Work request =
Please return all lines from the records below that include the string "logical".

Stored items
------------------------------------------------------------
--- config.mk ---
export PLATFORM = sky130hd
export DESIGN_NAME = timer_arbiter
export DESIGN_NICKNAME = d
export VERILOG_FILES = /design/src/rtl/timer_arbiter.sv
export SDC_FILE = /design/constraint.sdc
export NUM_CORES = 1
export LEC_CHECK = 0
export ABC_AREA = 0
export BUFFER_PORTS_ARGS = -buffer_cell sky130_fd_sc_hd__buf_2
export CAP_MARGIN = 10
export CORE_ASPECT_RATIO = 1.1
export CORE_MARGIN = 4
export CORE_UTILIZATION = 35
export CTS_CLUSTER_SIZE = 14
export DETAILED_ROUTE_END_ITERATION = 7
export PLACE_DENSITY = 0.67
export SLEW_MARGIN = 20
export SYNTH_ARGS = -nofsm -noshare
export SYNTH_HDL_FRONTEND = slang
export SYNTH_SLANG_ARGS = --single-unit
--- constraint.sdc ---
create_clock -name clk -period 4.8 [get_ports clk]
set_clock_uncertainty 0.2 [all_clocks]
set_input_delay 0.72 -clock clk [delete_from_list [all_inputs] [get_ports clk]]
set_output_delay 0.72 -clock clk [all_outputs]
set_load 0.05 [all_outputs]
--- src/rtl/timer_arbiter.sv ---
// timer_arbiter: round-robin scheduler sharing one fancy timer among NREQ requesters.
// Serializes the 1101 start pattern plus delay onto tmr_data, waits for done, acks, pulses fin.
module timer_arbiter #(
  parameter int NREQ = 4
) (
  input  logic              clk,
  input  logic              reset,
  input  logic [NREQ-1:0]   req,
  input  logic [4*NREQ-1:0] delay,
  output logic [NREQ-1:0]   grant,
  output logic [NREQ-1:0]   fin,
  output logic              busy,
  output logic              err,
  output logic              tmr_data,
  output logic              tmr_ack,
  input  logic              tmr_counting,
  input  logic              tmr_done
);

  localparam int IDXW = (NREQ > 1) ? $clog2(NREQ) : 1;

  typedef enum logic [2:0] {
    S_IDLE,
    S_SEND,
    S_RUN,
    S_ACK,
    S_ERR
  } state_t;

  state_t          state;
  logic [IDXW-1:0] ptr;
  logic [IDXW-1:0] idx;
  logic [IDXW-1:0] win_idx;
  logic [IDXW-1:0] cand;
  logic [IDXW-1:0] next_ptr;
  logic            win_valid;
  logic [3:0]      win_delay;
  logic [2:0]      bit_cnt;
  logic [6:0]      sreg;

  function automatic logic [NREQ-1:0] onehot(input logic [IDXW-1:0] i);
    logic [NREQ-1:0] v;
    v    = '0;
    v[i] = 1'b1;
    return v;
  endfunction

  // First asserted request scanning upward from ptr, wrapping modulo NREQ.
  always_comb begin
    win_valid = 1'b0;
    win_idx   = '0;
    cand      = '0;
    for (int unsigned k = 0; k < NREQ; k++) begin
      cand = IDXW'((32'(ptr) + k) % NREQ);
      if (!win_valid && req[cand]) begin
        win_valid = 1'b1;
        win_idx   = cand;
      end
    end
  end

  always_comb begin
    win_delay = '0;
    for (int unsigned k = 0; k < NREQ; k++) begin
      if (win_idx == IDXW'(k)) begin
        win_delay = delay[4*k +: 4];
      end
    end
  end

  always_comb begin
    next_ptr = (idx == IDXW'(NREQ - 1)) ? '0 : idx + 1'b1;
  end

  always_ff @(posedge clk) begin
    if (reset) begin
      state    <= S_IDLE;
      ptr      <= '0;
      idx      <= '0;
      bit_cnt  <= '0;
      sreg     <= '0;
      grant    <= '0;
      fin      <= '0;
      busy     <= 1'b0;
      err      <= 1'b0;
      tmr_data <= 1'b0;
      tmr_ack  <= 1'b0;
    end else begin
      fin <= '0;
      unique case (state)
        S_IDLE: begin
          if (win_valid) begin
            state    <= S_SEND;
            idx      <= win_idx;
            grant    <= onehot(win_idx);
            busy     <= 1'b1;
            // First pattern bit goes out with the grant; sreg holds the remaining seven.
            tmr_data <= 1'b1;
            sreg     <= {3'b101, win_delay};
            bit_cnt  <= '0;
          end
        end
        S_SEND: begin
          if (bit_cnt == 3'd7) begin
            state    <= S_RUN;
            tmr_data <= 1'b0;
          end else begin
            tmr_data <= sreg[6];
            sreg     <= {sreg[5:0], 1'b0};
            bit_cnt  <= bit_cnt + 3'd1;
          end
        end
        S_RUN: begin
          if (tmr_done) begin
            state   <= S_ACK;
            tmr_ack <= 1'b1;
            fin     <= onehot(idx);
          end else if (!tmr_counting) begin
            state <= S_ERR;
            err   <= 1'b1;
            fin   <= onehot(idx);
            grant <= '0;
          end
        end
        S_ACK, S_ERR: begin
          state   <= S_IDLE;
          tmr_ack <= 1'b0;
          grant   <= '0;
          busy    <= 1'b0;
          ptr     <= next_ptr;
        end
        default: begin
          state <= S_IDLE;
        end
      endcase
    end
  end

  grant_onehot: assert property (@(posedge clk) disable iff (reset) $onehot0(grant));
  fin_onehot:   assert property (@(posedge clk) disable iff (reset) $onehot0(fin));

endmodule

[After elaboration in Yosys (flattened, before gate mapping)]
Cells that the tools add are included.
Cells by class
  reductions and logical operators: 24
  add/sub/neg operators: 5
  equality and inequality tests: 16
  order comparisons: 8
  multiplexer cells: 48
  bitwise operators: 3
Operators by type and width (number)
  $mux W4: 9
  $lt A2 B3 Y1 const B: 6
  $mux W3: 6
  $mux W7: 2
  $pmux W7 S2: 1
  $mux W1: 13
  $ne A2 B2 Y1 const B: 6
  $pmux W4 S3: 1
  $mux W2: 5
  $pmux W3 S3: 1
  $reduce_and A3 Y1: 3
  $bmux W1 S2: 4
  $reduce_and A2 Y1: 4
  $eq A2 B2 Y1 const B: 3
  $eq A3 B2 Y1 const B: 2
  $eq A3 B3 Y1 const B: 2
  $pmux W1 S2: 3
  $pmux W3 S2: 1
  $reduce_bool A2 Y1: 3
  $logic_and A1 B1 Y1: 5
  $add A2 B1 Y2 const B: 2
  $add A2 B2 Y2 const B: 2
  $demux W1 S2: 2
  $ge A2 B1 Y1 const B: 2
  other kinds (11): 16
Storage, ports and cells
  bits in registers: 29
  bits of input ports: 24
  word-level logic and storage cells: 115
  output and inout port bits: 12

[Logic depth before layout (Yosys ltp)]
  depth after elaboration: 19
  gate-level depth with buffers: 7
  depth with buffers taken out: 7

[Worst setup path after synthesis]
No wires, ideal clock.
  path type: reg-to-reg
  start point: reg bit_cnt[0]
  end point: reg sreg[2]
  setup time: 134 ps
  slack: 2695 ps
  data arrival time: 1771 ps
  stages on the path, launching flop included: 8
  clock period less this slack: 2105 ps
  required time: 4466 ps
  buffers on the path: 0
  path through: dfxtp_1 > ha_1 > ha_1 > or4b_4 > nor2_1 > nor2_1 > a2111oi_2 > nor4_2
On the way
  word-level cells in the longest chain between the ends: 3
Ends and longest elaborated chain
  start: declaration: RTL line 38  | logic [2:0] bit_cnt;
  start signal: assignment: RTL line 110  | bit_cnt <= bit_cnt + 3'd1;
  $eq A3 B3 Y1: RTL line 104  | if (bit_cnt == 3'd7) begin
  $ne A2 B2 Y1 (no source line)
  $reduce_and A3 Y1 (no source line)
  end signal: assignment: RTL line 99  | sreg <= {3'b101, win_delay};
  end signal: assignment: RTL line 109  | sreg <= {sreg[5:0], 1'b0};
  end: declaration: RTL line 39  | logic [6:0] sreg;
Every way passes these cells.
A chain may end at the register's enable or synchronous reset.

[Worst setup path after layout]
  start point: in req[0]
  end point: reg sreg[0]
On the way
  word-level cells in the longest chain between the ends: 19
  elaborated cells between the ends (all ways): 34
  those cells by class: 4 x eq/ne; 22 x mux; 8 x reduce/logical
Ends and longest elaborated chain
  start: declaration: RTL line 8  | input logic [NREQ-1:0] req,
  $bmux W1 S2: RTL line 55  | if (!win_valid && req[cand]) begin
  $mux W1 (implied by the code): RTL line 55
  $mux W1: RTL line 55
  $logic_not A1 Y1: RTL line 55
  $logic_and A1 B1 Y1: RTL line 55
  $mux W1: RTL line 55
  $logic_not A1 Y1: RTL line 55
  $logic_and A1 B1 Y1: RTL line 55
  $mux W1: RTL line 55
  $logic_not A1 Y1: RTL line 55
  $logic_and A1 B1 Y1: RTL line 55
  $mux W2: RTL line 55
  $logic_not A2 Y1: RTL line 65  | if (win_idx == IDXW'(k)) begin
  $mux W4 (4 in a row): RTL line 65
  $mux W7: RTL line 92  | if (win_valid) begin
  $pmux W7 S2: RTL line 90  | unique case (state)
Parallel ways exist; a longest one is shown, timed or not. The select of a mux whose other input is x is not followed.

==> metrics.md <==
| Metric | Value |
|---|---|
| CP required | `4.79 ns` |
| Antenna Nets Post-Route | `0` |
| Worst-margin pin slew | `0.714 ns` |
| CTS Buf Count | `5` |
| Crit path DAT | `2.24 ns` |
| Yosys warnings | `0` |
| Drt wl/cell | `13.1 um` |
| Via Count | `1384` |
| CP top delay family | `simple AND/OR/NAND/NOR gates` |
| Clk root buf | `clkbuf_8` |
| Critical Path Max Stage Delay | `0.55 ns` |
| RSZ-0062 raised after global routing | `false` |
| Net count, final | `245` |
| Worst rel slew slack | `52.0%` |
| DRC errors left | `0` |
| Critical Path, Cell by Cell | `buf_2 -> nor4_2 -> nor4_4 -> nor2b_1 -> nand3b_1 -> o31ai_2` |
| Average size of a mapped cell | `8.65 um2` |
| Commonest cells after routing, fill and taps aside | `35 x buf_2, 29 x dfxtp_1, 28 x nor2_1` |
| Buf+Inv Stages, Crit Path | `1` |
| Cells after synthesis | `182` |
| Max-slew violations | `0` |
| Initial core utilization | `36.5%` |
| Final Hold Viols | `0` |
| Leak | `0.784 nW` |
| Non-filler cells in the finished layout | `270` |
| Htree depth | `2` |
| Setup_tns | `0 ns` |
| Switching power total | `150 uW` |
| CTS resizes | `0` |
| Min Clock Period, post-route | `2.25 ns` |
| I/O pins | `36` |
| Synthesized cell area | `0.00157 mm2` |
| Layout area overhead | `20.0%` |
| CP startpoint kind | `input port` |
| First-pass GRT wire length | `6.00 mm` |
| Final critical-path share of the clock period | `46.9%` |
| Flop and latch count out of synthesis | `29` |
| Die width | `71.9 um` |
| Setup violations, final | `0` |
| Clock sinks | `29` |
| Routed WL | `3.55 mm` |
| GRT overflow | `0` |
| Multi-input logic area | `920 um2` |
| Placed inst area | `0.00176 mm2` |
| Worst IR Drop VDD | `0.000149 V` |
| Slowest CP cell | `nor4_2` |
| Share of power burned in registers | `42.8%` |
| Skew-Pair Late Insertion Delay | `0.28 ns` |
| Largest area contributor in the synthesized netlist | `dfxtp_1` |
| Post-CTS Setup Bufs | `0` |
| CTS tree | `built` |
| Fin Hold WS | `0.258 ns` |
| Initial antenna violation count | `0` |
| Sequential fraction of the synthesis area | `36.9%` |
| Outcome | `finished clean` |
| Sequential cell area | `581 um2` |
| Number of antenna diodes | `0` |
| CP endpoint kind | `flop` |
| Worst hold path type | `flop to flop` |
| Top cell type's share of synthesized area | `36.9%` |
| Final instance area | `0.00189 mm2` |
| Global Route Usage Sum | `13.4%` |
| Clock network fraction of design power | `42.8%` |
| Final core occ | `43.8%` |
| Largest net degree at the start of global routing | `24` |
| Std cell rows | `25` |
| Critical path type | `input port to flop` |
| Top post-synthesis cells by area | `dfxtp_1 37%, nor2_1 6.7%, a21oi_1 5.1%` |
| Sw frac | `24.8%` |
| Final GP Congestion | `0.857` |
| # Max-Cap Violations | `0` |
| Clock Path Buffers | `2` |
| Worst Path Max Fanout | `13` |
| Clk pin slew, worst setup/hold paths | `0.06 ns` |
| Initial DRC Count | `42` |
| Hold Buf Count CTS | `0` |
| Post-DP HPWL | `2.67 mm` |
| Die H | `78.3 um` |
| Vias in the first global route | `1329` |
| Via/cell ratio | `5.13` |
| Netlist cell types | `41` |
| Pint | `454 uW` |
| Placed cells | `262` |
| Filler cells | `439` |
| FMAX | `0.444 GHz` |
| Drt first pass iters | `4` |
| IO Port Bufs | `35` |
| Comb power frac | `14.4%` |
| Most common cell after layout, fill and taps aside | `buf_2` |
| Pwr dens | `319 mW/mm2` |
| CORE AREA | `0.00432 mm2` |
| Share of layout cells above drive strength 1 | `25.9%` |
| Die ar. | `0.00564 mm2` |
| Net Count, Synth | `212` |
==> routing by layer <==
metal	track usage, %	vias to the layer above	part of all wire (%)	wire (um)
met3	4.48	4	8.1	289
met1	17.7	618	46	1650
met5	0	-	0	0
li1	-	716	-	-
met2	20.4	46	44	1580
met4	4.51	0	0.99	35
==> cells in the mapped netlist, drive strengths merged <==
library cell	n
dfxtp	29
nor2	29
a21oi	16
inv	8
nand2	7
nor3	7
ha	6
nand3b	6
buf	5
nand2b	5
nor4	5
o21ai	5
a32oi	4
and2	4
clkbuf	4
nor3b	4
o21a	4
a2111oi	3
a211oi	3
mux2i	3
nand3	3
nor2b	3
a31oi	2
and2b	2
o22ai	2
or2	2
a211o	1
a21boi	1
a21o	1
a221o	1
a22oi	1
a311oi	1
and3	1
o211ai	1
o31ai	1
or3	1
or4b	1
==> per-stage QoR <==
stage / total power [mW] / setup slack, ns
final: 0.604 / 2.55
after global routing: 0.630 / 2.35
after CTS: 0.609 / 2.25
after detailed placement: 0.350 / 1.96
after global placement: 0.349 / 2.04
after floorplan: 0.326 / 2.69
==> worst min-delay path, stage by stage, from the launching register on <==
cell and delay, ns:
dfxtp_1 0.31, nand2_1 0.05, a21oi_1 0.05
==> path summary, 6_finish.rpt <==
| check | startpoint | end | slack, ns | cells after the start |
|---|---|---|---|---|
| setup / recovery | req[0] | sreg[0] | 2.55 | 6 |
| hold / removal | sreg[5] | sreg[5] | 0.26 | 2 |
| setup reg to reg | bit_cnt[0] | sreg[2] | 2.56 | 7 |
| hold reg to reg | sreg[5] | sreg[5] | 0.26 | 2 |
==> cells by family (layout without fill, tap and decap cells) <==
kind of cell             after synthesis  after routing  share of synthesized area (%)
multiplexers                           3              3                           1.91
flip-flops                            29             29                           36.9
buffers and inverters                 17             51                           5.25
AO/OA/AOI/OAI                         47             47                           22.3
AND/OR/NAND/NOR                       80             80                           28.9
adder cells (fa/ha/maj)                6              6                           4.77
==> power by group through the flow <==
stage	sequential [mW]	clock [mW]	combinational [mW]
floorplan	0.271	0	0.0553
global placement	0.263	0	0.0859
detailed placement	0.263	0	0.0867
CTS	0.258	0.263	0.0872
global route	0.260	0.273	0.0973
finish	0.258	0.258	0.0871
==> layout make-up <==
| cell class | count | share of cell area [%] |
|---|---|---|
| Clock buffer | 7 | 4.57 |
| Clock inverter | 1 | 1.59 |
| Inverter | 8 | 1.59 |
| Multi-Input combinational cell | 136 | 48.7 |
| Sequential cell | 29 | 30.7 |
| Tap cell | 54 | 3.58 |
| Timing Repair Buffer | 35 | 9.27 |
==> registers in the layout (all words and copies together), names as in the netlist <==
name	count
sreg	7
fin	4
grant	4
bit_cnt	3
state	3
idx	2
ptr	2
busy	1
err	1
tmr_ack	1
tmr_data	1
Note: power is estimated with default switching activity, not from simulation.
------------------------------------------------------------
Solved exercise =
  reductions and logical operators: 24
  those cells by class: 4 x eq/ne; 22 x mux; 8 x reduce/logical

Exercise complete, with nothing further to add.